The mathematical model for this design is extremely similar to the example of cooperativity given in the mathematical modeling section of this wiki paper. An activator dilution equation was set equal to an activator production equation in order to determine the stable steady states of the system. The activator production equation took into account the concentration of the auto-activator (YFP) and the concentration of the sensor (RFP), as both were capable of activating the P_CYC1 promoter. It also took into account basal levels of transcription from each promoter as well as the cooperativity of binding of the two activator proteins, a necessary component of the system functionality.

Results

Figure 2: Experimental results of the memory network in yeast (permission pending).

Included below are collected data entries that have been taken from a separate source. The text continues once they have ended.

==> config.mk <==
export PLATFORM = sky130hd
export DESIGN_NAME = preemptive_priority_scheduler_flat
export DESIGN_NICKNAME = d
export VERILOG_FILES = /design/src/hdl/pps_pkg.sv /design/src/hdl/pps_in_if.sv /design/src/hdl/pps_out_if.sv /design/src/hdl/pps_ram.sv /design/src/hdl/pps_ctrl.sv /design/src/hdl/pps_dpath.sv /design/src/hdl/preemptive_priority_scheduler.sv /design/src/flat_wrapper.sv
export SDC_FILE = /design/constraint.sdc
export NUM_CORES = 2
export LEC_CHECK = 0
export BUFFER_PORTS_ARGS = -buffer_cell sky130_fd_sc_hd__buf_4
export CAP_MARGIN = 20
export CORE_UTILIZATION = 60
export DETAILED_ROUTE_END_ITERATION = 10
export PLACE_DENSITY_LB_ADDON = 0.15
export SETUP_SLACK_MARGIN = 0.05
export SLEW_MARGIN = 20
export SYNTH_ARGS = -nofsm -noshare
export SYNTH_HDL_FRONTEND = slang
export SYNTH_SLANG_ARGS = --single-unit
==> constraint.sdc <==
create_clock -name clk -period 20.9 [get_ports clk]
set_input_delay 4.18 -clock clk [delete_from_list [all_inputs] [get_ports clk]]
set_output_delay 4.18 -clock clk [all_outputs]
set_load 0.01 [all_outputs]
==> src/hdl/pps_pkg.sv <==
`timescale 1ns / 1ps
`default_nettype none
package pps_pkg;

  typedef enum logic [1:0] {
    ST_ACCEPTED = 2'd0,
    ST_DROPPED  = 2'd1,
    ST_RAN      = 2'd2,
    ST_IDLE     = 2'd3
  } status_t;

  typedef struct packed {
    logic [7:0]  id;
    logic [7:0]  prio;
    logic [15:0] remaining;
    logic [15:0] burst;
    logic [31:0] arrival;
    logic [31:0] response;
    logic        started;
  } slot_t;

  typedef struct packed {
    status_t     status;
    logic [7:0]  run_id;
    logic [31:0] time_now;
    logic        finished;
    logic [31:0] response_time;
    logic [31:0] waiting_time;
  } res_t;

  typedef enum logic [2:0] {
    RD_ROOT,
    RD_LAST,
    RD_PARENT,
    RD_LEFT,
    RD_RIGHT
  } rd_sel_t;

  typedef enum logic [1:0] {
    WR_CUR,
    WR_RDATA,
    WR_BEST
  } wr_sel_t;

  typedef enum logic [3:0] {
    S_IDLE,
    S_UP_CHK,
    S_UP_CMP,
    S_TK_ROOT,
    S_TK_LAST,
    S_DN_L,
    S_DN_LW,
    S_DN_RW,
    S_DN_DEC,
    S_RUN,
    S_DONE
  } state_t;

  typedef struct packed {
    logic    accept;
    logic    rd_en;
    rd_sel_t rd_sel;
    logic    wr_en;
    wr_sel_t wr_sel;
    logic    up_step;
    logic    take_root;
    logic    load_last;
    logic    save_left;
    logic    pick_right;
    logic    dn_step;
    logic    run;
    logic    out_load;
  } cmd_t;

  typedef struct packed {
    logic in_tick;
    logic full;
    logic empty;
    logic pos_zero;
    logic parent_le;
    logic has_left;
    logic has_right;
    logic multi;
    logic again;
    logic best_valid;
    logic out_free;
  } stat_t;

endpackage
`default_nettype wire

==> src/hdl/pps_in_if.sv <==
`timescale 1ns / 1ps
`default_nettype none
interface pps_in_if;
  logic        valid;
  logic        ready;
  logic        req_type;
  logic [7:0]  process_id;
  logic [7:0]  prio_level;
  logic [15:0] burst_length;

  modport source (output valid, req_type, process_id, prio_level, burst_length, input ready);
  modport sink (input valid, req_type, process_id, prio_level, burst_length, output ready);
endinterface
`default_nettype wire

==> src/hdl/pps_out_if.sv <==
`timescale 1ns / 1ps
`default_nettype none
interface pps_out_if;
  logic        valid;
  logic        ready;
  logic [1:0]  status;
  logic [7:0]  run_id;
  logic [31:0] time_now;
  logic        finished;
  logic [31:0] response_time;
  logic [31:0] waiting_time;

  modport source (output valid, status, run_id, time_now, finished, response_time,
                  waiting_time, input ready);
  modport sink (input valid, status, run_id, time_now, finished, response_time,
                waiting_time, output ready);
endinterface
`default_nettype wire

==> src/hdl/pps_ram.sv <==
`timescale 1ns / 1ps
`default_nettype none
module pps_ram #(
  parameter int WIDTH = 8,
  parameter int DEPTH = 16
) (
  input  wire logic                     clk,
  input  wire logic                     wr_en,
  input  wire logic [$clog2(DEPTH)-1:0] wr_addr,
  input  wire logic [WIDTH-1:0]         wr_data,
  input  wire logic                     rd_en,
  input  wire logic [$clog2(DEPTH)-1:0] rd_addr,
  output logic      [WIDTH-1:0]         rd_data
);
  logic [WIDTH-1:0] mem [DEPTH];

  always_ff @(posedge clk) begin
    if (wr_en) begin
      mem[wr_addr] <= wr_data;
    end
    if (rd_en) begin
      rd_data <= mem[rd_addr];
    end
  end
endmodule
`default_nettype wire

==> src/hdl/pps_ctrl.sv <==
`timescale 1ns / 1ps
`default_nettype none
module pps_ctrl
  import pps_pkg::*;
(
  input  wire logic  clk,
  input  wire logic  rst_n,
  input  wire logic  in_valid,
  output logic       in_ready,
  input  wire stat_t st,
  output cmd_t       cmd
);
  state_t state_r, state_nxt;

  always_ff @(posedge clk) begin
    if (!rst_n) begin
      state_r <= S_IDLE;
    end else begin
      state_r <= state_nxt;
    end
  end

  always_comb begin
    state_nxt = state_r;
    case (state_r)
      S_IDLE: begin
        if (in_valid) begin
          if (!st.in_tick) state_nxt = st.full ? S_DONE : S_UP_CHK;
          else state_nxt = st.empty ? S_DONE : S_TK_ROOT;
        end
      end
      S_UP_CHK:  state_nxt = st.pos_zero ? S_DONE : S_UP_CMP;
      S_UP_CMP:  state_nxt = st.parent_le ? S_DONE : S_UP_CHK;
      S_TK_ROOT: state_nxt = st.multi ? S_TK_LAST : S_RUN;
      S_TK_LAST: state_nxt = S_DN_L;
      S_DN_L:    state_nxt = st.has_left ? S_DN_LW : S_RUN;
      S_DN_LW:   state_nxt = st.has_right ? S_DN_RW : S_DN_DEC;
      S_DN_RW:   state_nxt = S_DN_DEC;
      S_DN_DEC:  state_nxt = st.best_valid ? S_DN_L : S_RUN;
      S_RUN:     state_nxt = st.again ? S_UP_CHK : S_DONE;
      S_DONE:    state_nxt = st.out_free ? S_IDLE : S_DONE;
      default:   state_nxt = S_IDLE;
    endcase
  end

  always_comb begin
    cmd = '0;
    cmd.rd_sel = RD_ROOT;
    cmd.wr_sel = WR_CUR;
    in_ready = 1'b0;
    case (state_r)
      S_IDLE: begin
        in_ready = 1'b1;
        cmd.accept = in_valid;
        cmd.rd_en = in_valid && st.in_tick && !st.empty;
      end
      S_UP_CHK: begin
        if (st.pos_zero) begin
          cmd.wr_en = 1'b1;
        end else begin
          cmd.rd_en = 1'b1;
          cmd.rd_sel = RD_PARENT;
        end
      end
      S_UP_CMP: begin
        cmd.wr_en = 1'b1;
        if (!st.parent_le) begin
          cmd.wr_sel = WR_RDATA;
          cmd.up_step = 1'b1;
        end
      end
      S_TK_ROOT: begin
        cmd.take_root = 1'b1;
        cmd.rd_en = st.multi;
        cmd.rd_sel = RD_LAST;
      end
      S_TK_LAST: cmd.load_last = 1'b1;
      S_DN_L: begin
        if (st.has_left) begin
          cmd.rd_en = 1'b1;
          cmd.rd_sel = RD_LEFT;
        end else begin
          cmd.wr_en = 1'b1;
        end
      end
      S_DN_LW: begin
        cmd.save_left = 1'b1;
        cmd.rd_en = st.has_right;
        cmd.rd_sel = RD_RIGHT;
      end
      S_DN_RW: cmd.pick_right = 1'b1;
      S_DN_DEC: begin
        cmd.wr_en = 1'b1;
        if (st.best_valid) begin
          cmd.wr_sel = WR_BEST;
          cmd.dn_step = 1'b1;
        end
      end
      S_RUN:  cmd.run = 1'b1;
      S_DONE: cmd.out_load = st.out_free;
      default: ;
    endcase
  end
endmodule
`default_nettype wire

==> src/hdl/pps_dpath.sv <==
`timescale 1ns / 1ps
`default_nettype none
module pps_dpath
  import pps_pkg::*;
#(
  parameter int HEAP_DEPTH = 16
) (
  input  wire logic        clk,
  input  wire logic        rst_n,
  input  wire cmd_t        cmd,
  output stat_t            st,
  input  wire logic        in_req_type,
  input  wire logic [7:0]  in_process_id,
  input  wire logic [7:0]  in_prio_level,
  input  wire logic [15:0] in_burst_length,
  input  wire logic        out_ready,
  output logic             out_valid,
  output res_t             out_res
);
  localparam int IW = $clog2(HEAP_DEPTH);
  localparam int CW = $clog2(HEAP_DEPTH + 1);
  localparam int SW = $bits(slot_t);

  logic [CW-1:0] count_r, count_nxt;
  logic [31:0]   time_r, time_nxt;
  logic [31:0]   now_r, now_nxt;
  logic [IW-1:0] pos_r, pos_nxt;
  logic [IW-1:0] best_idx_r, best_idx_nxt;
  logic          best_valid_r, best_valid_nxt;
  slot_t         cur_r, cur_nxt;
  slot_t         m_r, m_nxt;
  slot_t         best_r, best_nxt;
  res_t          res_r, res_nxt;
  res_t          out_r, out_nxt;
  logic          out_valid_r, out_valid_nxt;

  slot_t         rdata;
  logic [SW-1:0] rd_raw;
  slot_t         wdata;
  logic [IW-1:0] rd_addr;
  logic [CW:0]   left_w, right_w;
  logic [IW-1:0] parent_w, last_w;
  slot_t         new_slot, m_upd;
  logic [15:0]   burst_fix;
  logic [7:0]    best_prio;

  assign rdata    = slot_t'(rd_raw);
  assign left_w   = (CW+1)'({pos_r, 1'b1});
  assign right_w  = left_w + (CW+1)'(1);
  assign parent_w = IW'((pos_r - IW'(1)) >> 1);
  assign last_w   = IW'(count_r - CW'(1));
  assign burst_fix = (in_burst_length == 16'd0) ? 16'd1 : in_burst_length;
  assign best_prio = best_valid_r ? best_r.prio : cur_r.prio;

  always_comb begin
    new_slot = '0;
    new_slot.id = in_process_id;
    new_slot.prio = in_prio_level;
    new_slot.remaining = burst_fix;
    new_slot.burst = burst_fix;
    new_slot.arrival = time_r;
  end

  always_comb begin
    m_upd = m_r;
    m_upd.started = 1'b1;
    if (!m_r.started) m_upd.response = now_r - m_r.arrival;
    m_upd.remaining = m_r.remaining - 16'd1;
  end

  always_comb begin
    st.in_tick    = in_req_type;
    st.full       = count_r >= CW'(HEAP_DEPTH);
    st.empty      = count_r == '0;
    st.pos_zero   = pos_r == '0;
    st.parent_le  = rdata.prio <= cur_r.prio;
    st.has_left   = left_w < {1'b0, count_r};
    st.has_right  = right_w < {1'b0, count_r};
    st.multi      = count_r >= CW'(2);
    st.again      = m_upd.remaining != 16'd0;
    st.best_valid = best_valid_r;
    st.out_free   = !out_valid_r || out_ready;
  end

  always_comb begin
    case (cmd.rd_sel)
      RD_ROOT:   rd_addr = '0;
      RD_LAST:   rd_addr = last_w;
      RD_PARENT: rd_addr = parent_w;
      RD_LEFT:   rd_addr = left_w[IW-1:0];
      RD_RIGHT:  rd_addr = right_w[IW-1:0];
      default:   rd_addr = '0;
    endcase
    case (cmd.wr_sel)
      WR_CUR:   wdata = cur_r;
      WR_RDATA: wdata = rdata;
      WR_BEST:  wdata = best_r;
      default:  wdata = cur_r;
    endcase
  end

  pps_ram #(.WIDTH(SW), .DEPTH(HEAP_DEPTH)) u_ram (
    .clk     (clk),
    .wr_en   (cmd.wr_en),
    .wr_addr (pos_r),
    .wr_data (wdata),
    .rd_en   (cmd.rd_en),
    .rd_addr (rd_addr),
    .rd_data (rd_raw)
  );

  always_comb begin
    count_nxt = count_r;
    time_nxt = time_r;
    now_nxt = now_r;
    pos_nxt = pos_r;
    best_idx_nxt = best_idx_r;
    best_valid_nxt = best_valid_r;
    cur_nxt = cur_r;
    m_nxt = m_r;
    best_nxt = best_r;
    res_nxt = res_r;
    out_nxt = out_r;
    out_valid_nxt = out_valid_r;

    if (cmd.accept) begin
      now_nxt = time_r;
      res_nxt = '0;
      res_nxt.time_now = time_r;
      if (!in_req_type) begin
        res_nxt.run_id = in_process_id;
        if (st.full) begin
          res_nxt.status = ST_DROPPED;
        end else begin
          res_nxt.status = ST_ACCEPTED;
          cur_nxt = new_slot;
          pos_nxt = IW'(count_r);
          count_nxt = count_r + CW'(1);
        end
      end else begin
        time_nxt = time_r + 32'd1;
        res_nxt.status = ST_IDLE;
      end
    end
    if (cmd.up_step) pos_nxt = parent_w;
    if (cmd.take_root) begin
      m_nxt = rdata;
      count_nxt = count_r - CW'(1);
    end
    if (cmd.load_last) begin
      cur_nxt = rdata;
      pos_nxt = '0;
    end
    if (cmd.save_left) begin
      best_nxt = rdata;
      best_idx_nxt = left_w[IW-1:0];
      best_valid_nxt = rdata.prio < cur_r.prio;
    end
    if (cmd.pick_right && (rdata.prio < best_prio)) begin
      best_nxt = rdata;
      best_idx_nxt = right_w[IW-1:0];
      best_valid_nxt = 1'b1;
    end
    if (cmd.dn_step) pos_nxt = best_idx_r;
    if (cmd.run) begin
      res_nxt.status = ST_RAN;
      res_nxt.run_id = m_r.id;
      if (m_upd.remaining != 16'd0) begin
        // put the process back at the tail and sift it up
        cur_nxt = m_upd;
        pos_nxt = IW'(count_r);
        count_nxt = count_r + CW'(1);
      end else begin
        res_nxt.finished = 1'b1;
        res_nxt.response_time = m_upd.response;
        res_nxt.waiting_time = now_r + 32'd1 - m_r.arrival - {16'd0, m_r.burst};
      end
    end
    if (cmd.out_load) begin
      out_nxt = res_r;
      out_valid_nxt = 1'b1;
    end else if (out_ready) begin
      out_valid_nxt = 1'b0;
    end
  end

  always_ff @(posedge clk) begin
    if (!rst_n) begin
      count_r <= '0;
      time_r <= '0;
      out_valid_r <= 1'b0;
    end else begin
      count_r <= count_nxt;
      time_r <= time_nxt;
      out_valid_r <= out_valid_nxt;
    end
  end

  always_ff @(posedge clk) begin
    now_r <= now_nxt;
    pos_r <= pos_nxt;
    best_idx_r <= best_idx_nxt;
    best_valid_r <= best_valid_nxt;
    cur_r <= cur_nxt;
    m_r <= m_nxt;
    best_r <= best_nxt;
    res_r <= res_nxt;
    out_r <= out_nxt;
  end

  assign out_valid = out_valid_r;
  assign out_res = out_r;
endmodule
`default_nettype wire

==> src/hdl/preemptive_priority_scheduler.sv <==
`timescale 1ns / 1ps
`default_nettype none
// Channel   Dir  Handshake      Payload
// in_if     in   valid/ready    req_type, process_id, prio_level, burst_length
// out_if    out  valid/ready    status, run_id, time_now, finished,
//                               response_time, waiting_time
//
// One request at a time. Each heap step of an arrive or a tick waits on the
// single read port of the heap RAM, whose read data is registered.
// Reset clears the heap count and the time counter; the heap RAM is not cleared.
// A finished result holds in the output register while a new request is worked
// on; the next result waits until that one is taken, accepting no request.
module preemptive_priority_scheduler
  import pps_pkg::*;
#(
  parameter int HEAP_DEPTH = 16
) (
  input wire logic  clk,
  input wire logic  rst_n,
  pps_in_if.sink    in_if,
  pps_out_if.source out_if
);
  cmd_t  cmd;
  stat_t st;
  res_t  res;
  logic  ready;

  pps_ctrl u_ctrl (
    .clk      (clk),
    .rst_n    (rst_n),
    .in_valid (in_if.valid),
    .in_ready (ready),
    .st       (st),
    .cmd      (cmd)
  );

  pps_dpath #(.HEAP_DEPTH(HEAP_DEPTH)) u_dpath (
    .clk             (clk),
    .rst_n           (rst_n),
    .cmd             (cmd),
    .st              (st),
    .in_req_type     (in_if.req_type),
    .in_process_id   (in_if.process_id),
    .in_prio_level   (in_if.prio_level),
    .in_burst_length (in_if.burst_length),
    .out_ready       (out_if.ready),
    .out_valid       (out_if.valid),
    .out_res         (res)
  );

  assign in_if.ready          = ready;
  assign out_if.status        = res.status;
  assign out_if.run_id        = res.run_id;
  assign out_if.time_now      = res.time_now;
  assign out_if.finished      = res.finished;
  assign out_if.response_time = res.response_time;
  assign out_if.waiting_time  = res.waiting_time;

  a_load_shows: assert property (@(posedge clk) disable iff (!rst_n)
    cmd.out_load |=> out_if.valid)
    else $error("loaded result not presented");

  a_busy_after_accept: assert property (@(posedge clk) disable iff (!rst_n)
    (in_if.valid && in_if.ready) |=> !in_if.ready)
    else $error("new request accepted while one is in work");

  a_one_port_op: assert property (@(posedge clk) disable iff (!rst_n)
    cmd.rd_en |-> !cmd.wr_en)
    else $error("heap read and write in the same cycle");

  a_no_push_full: assert property (@(posedge clk) disable iff (!rst_n)
    (cmd.run && st.again) |-> !st.full)
    else $error("reinsert into a full heap");
endmodule
`default_nettype wire
==> src/flat_wrapper.sv <==
// flat-port wrapper written by rule: the top's interface ports become plain ports
module preemptive_priority_scheduler_flat import pps_pkg::*;
#(
  parameter int HEAP_DEPTH = 16
)
  (clk, rst_n, in_if_valid, in_if_req_type, in_if_process_id, in_if_prio_level, in_if_burst_length, in_if_ready, out_if_valid, out_if_status, out_if_run_id, out_if_time_now, out_if_finished, out_if_response_time, out_if_waiting_time, out_if_ready);
  pps_in_if in_if_i ();
  pps_out_if out_if_i ();
  input wire logic clk;
  input wire logic rst_n;
  input wire logic [$bits(in_if_i.valid)-1:0] in_if_valid;
  input wire logic [$bits(in_if_i.req_type)-1:0] in_if_req_type;
  input wire logic [$bits(in_if_i.process_id)-1:0] in_if_process_id;
  input wire logic [$bits(in_if_i.prio_level)-1:0] in_if_prio_level;
  input wire logic [$bits(in_if_i.burst_length)-1:0] in_if_burst_length;
  output wire logic [$bits(in_if_i.ready)-1:0] in_if_ready;
  output wire logic [$bits(out_if_i.valid)-1:0] out_if_valid;
  output wire logic [$bits(out_if_i.status)-1:0] out_if_status;
  output wire logic [$bits(out_if_i.run_id)-1:0] out_if_run_id;
  output wire logic [$bits(out_if_i.time_now)-1:0] out_if_time_now;
  output wire logic [$bits(out_if_i.finished)-1:0] out_if_finished;
  output wire logic [$bits(out_if_i.response_time)-1:0] out_if_response_time;
  output wire logic [$bits(out_if_i.waiting_time)-1:0] out_if_waiting_time;
  input wire logic [$bits(out_if_i.ready)-1:0] out_if_ready;
  assign in_if_i.valid = in_if_valid;
  assign in_if_i.req_type = in_if_req_type;
  assign in_if_i.process_id = in_if_process_id;
  assign in_if_i.prio_level = in_if_prio_level;
  assign in_if_i.burst_length = in_if_burst_length;
  assign in_if_ready = in_if_i.ready;
  assign out_if_valid = out_if_i.valid;
  assign out_if_status = out_if_i.status;
  assign out_if_run_id = out_if_i.run_id;
  assign out_if_time_now = out_if_i.time_now;
  assign out_if_finished = out_if_i.finished;
  assign out_if_response_time = out_if_i.response_time;
  assign out_if_waiting_time = out_if_i.waiting_time;
  assign out_if_i.ready = out_if_ready;
  preemptive_priority_scheduler #(.HEAP_DEPTH(HEAP_DEPTH)) u_core (.clk(clk), .rst_n(rst_n), .in_if(in_if_i), .out_if(out_if_i));
endmodule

The results obtained from this biological design are shown in Figure 2, on the right. Cells were exposed to either galactose or raffinose (a negative control) for a short period of time. Figure 2A shows DIC (Differential Interference Contrast Microscopy) images of cells in order to show the position of all cells in a given sample. Below the DIC images, RFP and YFP fluorescence images are taken of the same samples to detect any fluorescence in the cells. As expected, raffinose produces no fluorescence while galactose produces both red and yellow fluorescence. These dual fluorescent cells are then moved into a galactose free environment, where they lose their red fluorescence but maintain yellow fluorescence. Figure 2B quantifies and confirms the fluorescence that is detected visually though flow cytometry. Note that most, but not all, of the cells maintain their yellow fluorescent phenotype after being removed from galactose. According to the paper, 90% of the cells remain in the memory state post-cell division, although the data for this claim is not shown. Regardless, these results demonstrate a "prolonged response to a transient stimulus" (Ajo-Franklin, 2007).

Conclusions

I have referred to this design as "permanent memory" because cells in the memory state remain in the memory state regardless of any further system inputs. While the previous two papers described systems toggled that from on to off and from off to on, once this system is turned on by an input, it can never be turned off by another input. In a way, this can be thought of as non-rewritable memory. In addition to the construction of such a permanent memory circuit, this paper also demonstrated the ability to accurately predict system functionality through mathematical modeling of quantitatively characterized parts. The researchers were able to correctly predict how changes in growth rate and plasmid copy number would affect the functionality of the system. This was, once again, a progressive step in the development of complex, but well understood, gene networks in eukaryotic organisms.